Her pencil was almost moving on its own by now, as if guided by some invisible hand.

Intense, dark eyes that shined with hidden warmth, a head of sandy hair, a 5-o’clock shadow that prickled when he rubbed his chin across hers—

Trembling, Relm forced herself to stop and put the picture down, because the tears that were threatening to escape her eyes would spot the paper.

“Daddy,” she whispered, tracing her hand across the picture.  All of her other memories were vague impressions, but she made sure that she would always remember what he looked like.  When she had met Shadow for the first time and saw those lifeless orbs peer out from beneath that hood, it had struck a deep sense of familiarity within her that she didn’t dare think about.  But time and time again she caught herself wondering if it could be possible, even if the chances were so tiny that it wouldn’t be worth mentioning.

The clouds parted, letting in the lukewarm rays of the sun.  Mr. Helios did not yet seem aware that it was already supposed to be Spring, and was still shining in a rather unenthusiastic manner.  Being outside in this sort of weather left one feeling a bit cheated and wanting to demand a full refund.  Relm, more cold than anything else, drew her cape over her shoulders and stared out into the breaking waves to try to collect herself.

– Relm –

The sun was slipping into the sea when Relm decided to go back home.  Low clouds obscured the otherwise magnificent view, making Thamasa’s artificial lights stand out all the more in the darkness.
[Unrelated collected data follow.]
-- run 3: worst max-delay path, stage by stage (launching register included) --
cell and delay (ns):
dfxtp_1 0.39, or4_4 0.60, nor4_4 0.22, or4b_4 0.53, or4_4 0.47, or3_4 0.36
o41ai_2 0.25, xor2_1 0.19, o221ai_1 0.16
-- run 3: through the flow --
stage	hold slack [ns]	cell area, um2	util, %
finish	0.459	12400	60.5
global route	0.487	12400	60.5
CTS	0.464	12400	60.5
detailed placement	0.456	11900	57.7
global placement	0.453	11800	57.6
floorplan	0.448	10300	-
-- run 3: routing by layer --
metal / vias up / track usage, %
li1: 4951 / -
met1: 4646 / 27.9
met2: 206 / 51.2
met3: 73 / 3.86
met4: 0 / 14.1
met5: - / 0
===== src/rtl/alu_pkg.sv =====
// Shared definitions for the sequential ALU / BCD display path:
// opcodes, display-select encodings and the controller state type.
package alu_pkg;

  localparam logic [2:0] OP_ADD   = 3'b000;
  localparam logic [2:0] OP_SUB   = 3'b001;
  localparam logic [2:0] OP_AND   = 3'b010;
  localparam logic [2:0] OP_OR    = 3'b011;
  localparam logic [2:0] OP_XOR   = 3'b100;
  localparam logic [2:0] OP_NOT   = 3'b101;
  localparam logic [2:0] OP_MUL   = 3'b110;
  localparam logic [2:0] OP_PASSB = 3'b111;

  localparam logic [1:0] SEL_RES = 2'b00;
  localparam logic [1:0] SEL_A   = 2'b01;
  localparam logic [1:0] SEL_B   = 2'b10;
  localparam logic [1:0] SEL_OP  = 2'b11;

  typedef enum logic [1:0] {
    IDLE    = 2'd0,
    EXEC    = 2'd1,
    CONVERT = 2'd2,
    DONE    = 2'd3
  } state_t;

endpackage


===== src/rtl/bin2bcd_seq.sv =====
// Sequential double-dabble converter: one add-3/shift step per cycle.
// load seeds the shift register and step counter; last is high while the
// step about to be taken is the final one.
module bin2bcd_seq #(
  parameter int WIDTH  = 4,
  parameter int DIGITS = 3
) (
  input  logic                  clk,
  input  logic                  load,
  input  logic [WIDTH-1:0]      value,
  input  logic                  step,
  output logic [4*DIGITS-1:0]   bcd,
  output logic                  last
);

  localparam int CW = $clog2(WIDTH + 1);

  logic [4*DIGITS-1:0]       r_bcd;
  logic [WIDTH-1:0]          r_bin;
  logic [CW-1:0]             r_cnt;
  logic [4*DIGITS-1:0]       w_adj;
  logic [4*DIGITS+WIDTH-1:0] w_next;

  // Add 3 to every digit that would reach 10 or more after doubling.
  function automatic logic [4*DIGITS-1:0] dabble_adjust(input logic [4*DIGITS-1:0] d);
    logic [4*DIGITS-1:0] r;
    r = d;
    for (int i = 0; i < DIGITS; i++) begin
      if (d[4*i +: 4] >= 4'd5) r[4*i +: 4] = d[4*i +: 4] + 4'd3;
    end
    return r;
  endfunction

  assign w_adj  = dabble_adjust(r_bcd);
  assign w_next = {w_adj, r_bin} << 1;

  // Shift register and step counter; the binary MSB feeds digit 0 LSB.
  always_ff @(posedge clk) begin
    if (load) begin
      r_bcd <= '0;
      r_bin <= value;
      r_cnt <= CW'(WIDTH);
    end else if (step) begin
      r_bcd <= w_next[4*DIGITS+WIDTH-1:WIDTH];
      r_bin <= w_next[WIDTH-1:0];
      r_cnt <= r_cnt - CW'(1);
    end
  end

  assign bcd  = r_bcd;
  assign last = (r_cnt == CW'(1));

endmodule


===== src/rtl/alu_bcd_seq.sv =====
// Sequential ALU with packed-BCD result display.
// start latches operands; one cycle executes the ALU, WIDTH cycles run the
// double-dabble converter, and a done pulse publishes y and the flags.
// Optional feature macro: MUL_EN (op 110 becomes an unsigned multiply;
// without it op 110 yields zero and no multiplier is built).
module alu_bcd_seq
  import alu_pkg::*;
#(
  parameter int WIDTH  = 4,
  parameter int DIGITS = 3
) (
  input  logic                clk,
  input  logic                rst,
  input  logic                start,
  input  logic [WIDTH-1:0]    a,
  input  logic [WIDTH-1:0]    b,
  input  logic [2:0]          op,
  input  logic                cin,
  input  logic [1:0]          select,
  output logic                busy,
  output logic                done,
  output logic [4*DIGITS-1:0] y,
  output logic                carry_out,
  output logic                overflow
);

  state_t              r_state;
  logic [WIDTH-1:0]    r_a;
  logic [WIDTH-1:0]    r_b;
  logic [2:0]          r_op;
  logic                r_cin;
  logic [1:0]          r_sel;
  logic                r_carry;
  logic                r_ovf;
  logic [4*DIGITS-1:0] r_y;
  logic                r_carry_out;
  logic                r_ovf_out;
  logic                r_done;

  logic [WIDTH:0]      w_sum;
  logic [WIDTH-1:0]    w_res;
  logic                w_c;
  logic                w_v;
  logic [WIDTH-1:0]    w_sel_val;
  logic [4*DIGITS-1:0] w_bcd;
  logic                w_last;
  logic                w_load;
  logic                w_step;
`ifdef MUL_EN
  logic [2*WIDTH-1:0]  w_prod;
`endif

  // ALU on the latched operands; flags describe the operation only.
  always_comb begin
    w_sum = '0;
    w_res = '0;
    w_c   = 1'b0;
    w_v   = 1'b0;
`ifdef MUL_EN
    w_prod = '0;
`endif
    case (r_op)
      OP_ADD: begin
        w_sum = {1'b0, r_a} + {1'b0, r_b} + {{WIDTH{1'b0}}, r_cin};
        w_res = w_sum[WIDTH-1:0];
        w_c   = w_sum[WIDTH];
        w_v   = (r_a[WIDTH-1] == r_b[WIDTH-1]) && (w_res[WIDTH-1] != r_a[WIDTH-1]);
      end
      OP_SUB: begin
        // carry set means no borrow (a >= b)
        w_sum = {1'b0, r_a} + {1'b0, ~r_b} + (WIDTH+1)'(1);
        w_res = w_sum[WIDTH-1:0];
        w_c   = w_sum[WIDTH];
        w_v   = (r_a[WIDTH-1] != r_b[WIDTH-1]) && (w_res[WIDTH-1] != r_a[WIDTH-1]);
      end
      OP_AND:   w_res = r_a & r_b;
      OP_OR:    w_res = r_a | r_b;
      OP_XOR:   w_res = r_a ^ r_b;
      OP_NOT:   w_res = ~r_a;
      OP_PASSB: w_res = r_b;
      OP_MUL: begin
`ifdef MUL_EN
        w_prod = {{WIDTH{1'b0}}, r_a} * {{WIDTH{1'b0}}, r_b};
        w_res  = w_prod[WIDTH-1:0];
        w_v    = |w_prod[2*WIDTH-1:WIDTH];
`else
        w_res  = '0;
`endif
      end
      default: w_res = '0;
    endcase
  end

  // Value routed to the converter according to the latched select.
  always_comb begin
    w_sel_val = '0;
    case (r_sel)
      SEL_RES: w_sel_val = w_res;
      SEL_A:   w_sel_val = r_a;
      SEL_B:   w_sel_val = r_b;
      default: w_sel_val = WIDTH'(r_op);
    endcase
  end

  assign w_load = (r_state == EXEC);
  assign w_step = (r_state == CONVERT);

  bin2bcd_seq #(
    .WIDTH  (WIDTH),
    .DIGITS (DIGITS)
  ) u_bcd (
    .clk   (clk),
    .load  (w_load),
    .value (w_sel_val),
    .step  (w_step),
    .bcd   (w_bcd),
    .last  (w_last)
  );

  // Operand latch on accepted start, internal flags captured in EXEC.
  always_ff @(posedge clk) begin
    if (r_state == IDLE && start) begin
      r_a   <= a;
      r_b   <= b;
      r_op  <= op;
      r_cin <= cin;
      r_sel <= select;
    end
    if (r_state == EXEC) begin
      r_carry <= w_c;
      r_ovf   <= w_v;
    end
  end

  // Controller FSM with registered done pulse and displayed outputs.
  always_ff @(posedge clk) begin
    if (rst) begin
      r_state     <= IDLE;
      r_done      <= 1'b0;
      r_y         <= '0;
      r_carry_out <= 1'b0;
      r_ovf_out   <= 1'b0;
    end else begin
      r_done <= 1'b0;
      case (r_state)
        IDLE:    if (start) r_state <= EXEC;
        EXEC:    r_state <= CONVERT;
        CONVERT: if (w_last) r_state <= DONE;
        DONE: begin
          r_y         <= w_bcd;
          r_carry_out <= r_carry;
          r_ovf_out   <= r_ovf;
          r_done      <= 1'b1;
          r_state     <= IDLE;
        end
        default: r_state <= IDLE;
      endcase
    end
  end

  assign busy      = (r_state != IDLE);
  assign done      = r_done;
  assign y         = r_y;
  assign carry_out = r_carry_out;
  assign overflow  = r_ovf_out;

endmodule


===== config.mk =====
export PLATFORM = sky130hd
export DESIGN_NAME = alu_bcd_seq
export DESIGN_NICKNAME = d
export VERILOG_FILES = /design/src/rtl/alu_pkg.sv /design/src/rtl/bin2bcd_seq.sv /design/src/rtl/alu_bcd_seq.sv
export SDC_FILE = /design/constraint.sdc
export NUM_CORES = 1
export LEC_CHECK = 0
export BUFFER_PORTS_ARGS = -buffer_cell sky130_fd_sc_hd__buf_2
export CORE_ASPECT_RATIO = 0.5
export CORE_MARGIN = 2
export CORE_UTILIZATION = 30
export DETAILED_ROUTE_END_ITERATION = 7
export PLACE_DENSITY_LB_ADDON = 0.3
export SLEW_MARGIN = 20
export SYNTH_ARGS = -nofsm -noshare
export SYNTH_HDL_FRONTEND = slang
export SYNTH_SLANG_ARGS = --single-unit
export TNS_END_PERCENT = 50

===== constraint.sdc =====
create_clock -name clk -period 1.8 [get_ports clk]
set_input_delay 0.18 -clock clk [delete_from_list [all_inputs] [get_ports clk]]
set_output_delay 0.18 -clock clk [all_outputs]
set_load 0.05 [all_outputs]

==> results.cfg <==
[detailed_routing]
wl_per_cell_microns = 12.6
finalWirelength_microns = 5830
remaining_drc_errors = 0
via_count = 2108
via_per_inst = 4.56
dr.first_iter.drc_count = 93
drtPass1Iterations = 4
detail-route-antenna-nets = 0

[status]
status = finished with violations
violations = negative setup slack

[worst_hold_path]
hold_path.class = primary input to register
hold_path_end = r_b[2]$_DFFE_PP_
hp-start = b[2]
holdPathStages = 1

[pwr]
vdd_drop_max_uv = 447
p_leak_nw = 1.43
p_per_area_nw_per_um2 = 1290
power_mw = 4.48

[logic_synthesis]
ys_ff_latch = 52
ys_types = 44
syn-num-nets = 335
synthesis.area_sq_um = 2870
ys.warnings.count = 0
netlist_instances = 290
synth_sequential_area_ratio = 0.432
synth.avg_cell_area_sq_um = 9.90

[placed_design]
place_ws_ns = -0.209
place_congestion = 0.817
dpl.cell_count = 451
dpl.hpwl_microns = 4270
io_buffer_count = 32

[timing]
rsz0062_at_grt = yes
hold_ws_ns = 0.0536
fmax_ghz = 0.500
setup_viol = 6
finalWorstSetupSlack_ns = -0.199
worstMarginPinSlew_ns = 0.357
fin_crit_ns = 2.00
skew_ns = 0.00853
post-route-period-util = 1.11
relSlewSlack = 0.761
slew_viol_final = 0
finalHoldViolCount = 0

[critical_path]
worstPathRequired_ns = 1.85
r2r-start = r_b[0]$_DFFE_PP_
reg2reg_depth = 5
arrival_ns = 2.04
critical_path_class = register to register
crit_start = r_b[0]$_DFFE_PP_
end_kind = register
reg2reg_slack_ns = -0.20
r2r_end = u_bcd.r_bin[2]$_DFFE_PP_
path_max_fanout = 3
cp-start-kind = register

[clock_tree]
clk_pin_slew_worst_paths_ns = 0.07
clkLatencyLatePin_ns = 0.30
cts-buffers-inserted = 5
cts_buffer_depth = 2
cts_root_buf = clkbuf_16
numClockSinks = 52
htreeDepth = 2
cts_tree = built
cts_hold_buf = 0

[floorplanning]
dieArea_sq_um = 10400
die_w_microns = 142
start_util = 0.306
die_h_microns = 73.2
design.portCount = 33
fp.coreArea_sq_um = 9380
rows = 25

[finish]
final_cells = 462
final_layout_size_suffix_gt1_frac = 0.235
area_delta_synth_final_pct = 20.9
diodes = 0
fillCellCount = 935
fin_util = 0.370
nets = 385

[global_route]
first_global_vias = 2157
grt_pass1_wl_microns = 10000
track_usage = 0.122
antenna_found_initial = 0
grt_max_degree = 25
grt_overflow = 0

[run]
drv_cap = 0
what timing repair did:
| action | in CTS | in global routing |
|---|---|---|
| pin swaps | 3 | 0 |
| buffers inserted | 2 | 1 |
| cloned | 0 | 0 |
| setup endpoints to repair | 6 | 6 |
| gates resized for setup | 3 | 1 |
synth_stat cells (all sizes together):
library cell	n	share of area
nor3	2	0.0035
o221ai	2	0.0061
o41ai	1	0.0057
xnor2	10	0.030
or2b	1	0.0031
xor2	2	0.0061
mux4	1	0.0078
o21ai	13	0.023
o211ai	3	0.0078
nand3b	2	0.0052
edfxtp	20	0.21
a22oi	2	0.0052
nand3	9	0.016
a21o	3	0.0078
maj3	1	0.0035
a31oi	3	0.0065
or3	1	0.0026
buf	7	0.014
mux2i	22	0.077
fa	3	0.021
o311a	1	0.0035
o21bai	3	0.0078
and3	1	0.0022
a21oi	19	0.034
a211oi	3	0.0078
ha	25	0.11
dfxtp	32	0.22
nor2b	6	0.013
a2111oi	1	0.0031
and2	1	0.0022
nor3b	1	0.0026
a2bb2oi	1	0.0031
nand2b	8	0.017
clkbuf	8	0.014
o22ai	2	0.0044
nand2	15	0.020
inv	23	0.030
nor2	32	0.042
power breakdown:
group	switching, mW	total [mW]	leakage [nW]	internal (mW)
logic	1.03	1.85	0.906	0.813
registers	0.154	1.66	0.450	1.51
clock network	0.454	0.975	0.0714	0.521
total	1.64	4.48	1.43	2.84
worst max-delay path: stages, from the launching register on:
cell      delay (ns)
edfxtp_1        0.44
fa_2            0.41
fa_1            0.43
xor2_1          0.18
o221ai_1        0.19
a31oi_1         0.11
sequential cells by signal, indices dropped and copies added, names as in the netlist:
signal,flops
r_carry,1
u_bcd.bcd,12
u_bcd.r_cnt,3
r_sel,2
y,12
r_a,4
r_op,3
u_bcd.r_bin,4
r_state,2
r_cin,1
overflow,1
r_ovf,1
r_b,4
done,1
carry_out,1
worst max-delay path by stage:
stage	depth (start not counted)	slack, ns	endpoint
after floorplan	7	-0.17	u_bcd.r_bin[1]$_DFFE_PP_
after global placement	7	-0.19	u_bcd.r_bin[1]$_DFFE_PP_
after detailed placement	7	-0.21	u_bcd.r_bin[1]$_DFFE_PP_
after CTS	5	-0.19	u_bcd.r_bin[2]$_DFFE_PP_
after global routing	6	-0.36	u_bcd.r_bin[1]$_DFFE_PP_
final	5	-0.20	u_bcd.r_bin[2]$_DFFE_PP_
stage by stage:
stage | cell area (sq um) | TNS, ns
floorplan | 2890 | -0.314
global placement | 3300 | -0.711
detailed placement | 3300 | -0.884
CTS | 3460 | -0.784
global route | 3470 | -1.57
finish | 3470 | -0.838
metal layers:
layer	track usage	vias up	routed length, microns
met3	0.0269	7	147
li1	-	1091	-
met1	0.140	985	2710
met5	0	-	0
met2	0.224	25	2880
met4	0.0561	0	95
area by class of cell:
cell class                 instances  area (sq um)  area share
tap                              121           151      0.0436
sequential                        52          1240       0.357
timing repair buffer              58           355       0.102
multi-input combinational        200          1490       0.430
clock inverter                     2          15.0     0.00432
inverter                          23          86.3      0.0249
clock buffer                       6           129      0.0371
[src/rtl/ctrl_pkg.sv]
// ctrl_pkg: opcodes, ALU codes, FSM states and staged-control layout for ctrl_sequencer
package ctrl_pkg;
  localparam logic [6:0] OP_R      = 7'b0110011;
  localparam logic [6:0] OP_I      = 7'b0010011;
  localparam logic [6:0] OP_LOAD   = 7'b0000011;
  localparam logic [6:0] OP_STORE  = 7'b0100011;
  localparam logic [6:0] OP_BRANCH = 7'b1100011;
  localparam logic [6:0] OP_LUI    = 7'b0110111;
  localparam logic [6:0] OP_JAL    = 7'b1101111;
  localparam logic [6:0] OP_SYS    = 7'b1110011;
  localparam logic [5:0] ALU_ADD = 6'd1;
  localparam logic [5:0] ALU_SUB = 6'd2;
  localparam logic [5:0] ALU_AND = 6'd3;
  localparam logic [5:0] ALU_OR  = 6'd4;
  localparam logic [5:0] ALU_XOR = 6'd5;
  localparam logic [5:0] ALU_SLL = 6'd6;
  localparam logic [5:0] ALU_SRL = 6'd7;
  localparam logic [5:0] ALU_SLT = 6'd8;
  localparam logic [5:0] ALU_EQ  = 6'd9;
  localparam logic [5:0] ALU_NE  = 6'd10;
  localparam logic [5:0] ALU_LT  = 6'd11;
  localparam logic [5:0] ALU_GE  = 6'd12;
  typedef enum logic [1:0] {FETCH, DECODE, EXEC, HALT} state_t;
  typedef struct packed {
    logic [4:0]  rs1;
    logic [4:0]  rs2;
    logic [4:0]  rd;
    logic [5:0]  alu;
    logic        alu_src;
    logic [31:0] imm;
    logic [3:0]  sh_amt;
    logic [31:0] imm_lui;
    logic        lb;
    logic        sw;
    logic        lui;
    logic        jump;
    logic        beq;
    logic        bne;
    logic        blt;
    logic        bge;
  } ctl_t;
  function automatic logic [5:0] alu_of(input logic [2:0] f3, input logic sub);
    case (f3)
      3'b000:  return sub ? ALU_SUB : ALU_ADD;
      3'b001:  return ALU_SLL;
      3'b010:  return ALU_SLT;
      3'b100:  return ALU_XOR;
      3'b101:  return ALU_SRL;
      3'b110:  return ALU_OR;
      3'b111:  return ALU_AND;
      default: return '0;
    endcase
  endfunction
endpackage

[src/rtl/ctrl_sequencer_if.sv]
// ctrl_sequencer_if: instruction fetch request/valid handshake
interface ctrl_sequencer_if;
  logic        instr_req;
  logic [31:0] instr_addr;
  logic        instr_valid;
  logic [31:0] instr_data;
  modport master (output instr_req, instr_addr, input instr_valid, instr_data);
  modport slave (input instr_req, instr_addr, output instr_valid, instr_data);
endinterface

[src/rtl/imm_gen.sv]
// imm_gen: I/S/B/U/J immediate extraction from the instruction register
module imm_gen (
  input  logic [31:0] ir,
  output logic [31:0] imm_i,
  output logic [31:0] imm_s,
  output logic [31:0] imm_b,
  output logic [31:0] imm_u,
  output logic [31:0] imm_j
);
  assign imm_i = {{20{ir[31]}}, ir[31:20]};
  assign imm_s = {{20{ir[31]}}, ir[31:25], ir[11:7]};
  assign imm_b = {{19{ir[31]}}, ir[31], ir[7], ir[30:25], ir[11:8], 1'b0};
  assign imm_u = {ir[31:12], 12'b0};
  assign imm_j = {{11{ir[31]}}, ir[31], ir[19:12], ir[20], ir[30:21], 1'b0};
endmodule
It’s all so beautiful, Relm thought, pausing to take in the view.  Moving by well-practiced instinct, Relm pulled out her sketchbook, flipped to a new page and penciled in a quick sketch.  The unfortunate writing utensil was worn down to the nib, but it still could not reflect what Relm saw.  Maybe as a watercolor—

Seized by a sudden burst of energy, Relm tucked her pencil behind her ear and broke into a run, the view of Thamasa planted in her mind.

– Relm –

Relm stepped back from the canvas, exhausted but satisfied.  While the technical points of the painting were a bit weak due to her lack of practice, the whole effect of the picture had managed to capture that moment.

And yet painting seemed to be incomplete.  Stepping back, Relm took another look at it and realized that the lower right hand corner needed something to balance the composition.  But what could she add?

A solitary figure clad all in black clothes, a large dog following close behind, the two walking towards the dim light in the horizon—

Swishing her brush in the cloudy water, Relm picked the appropriate colors and began to add the details.


Unnecessarily Long and Tiresome Authoress’ Notes:
In a moment of art imitating life (or maybe the other way around), this was inspired by my own struggles with writer’s block.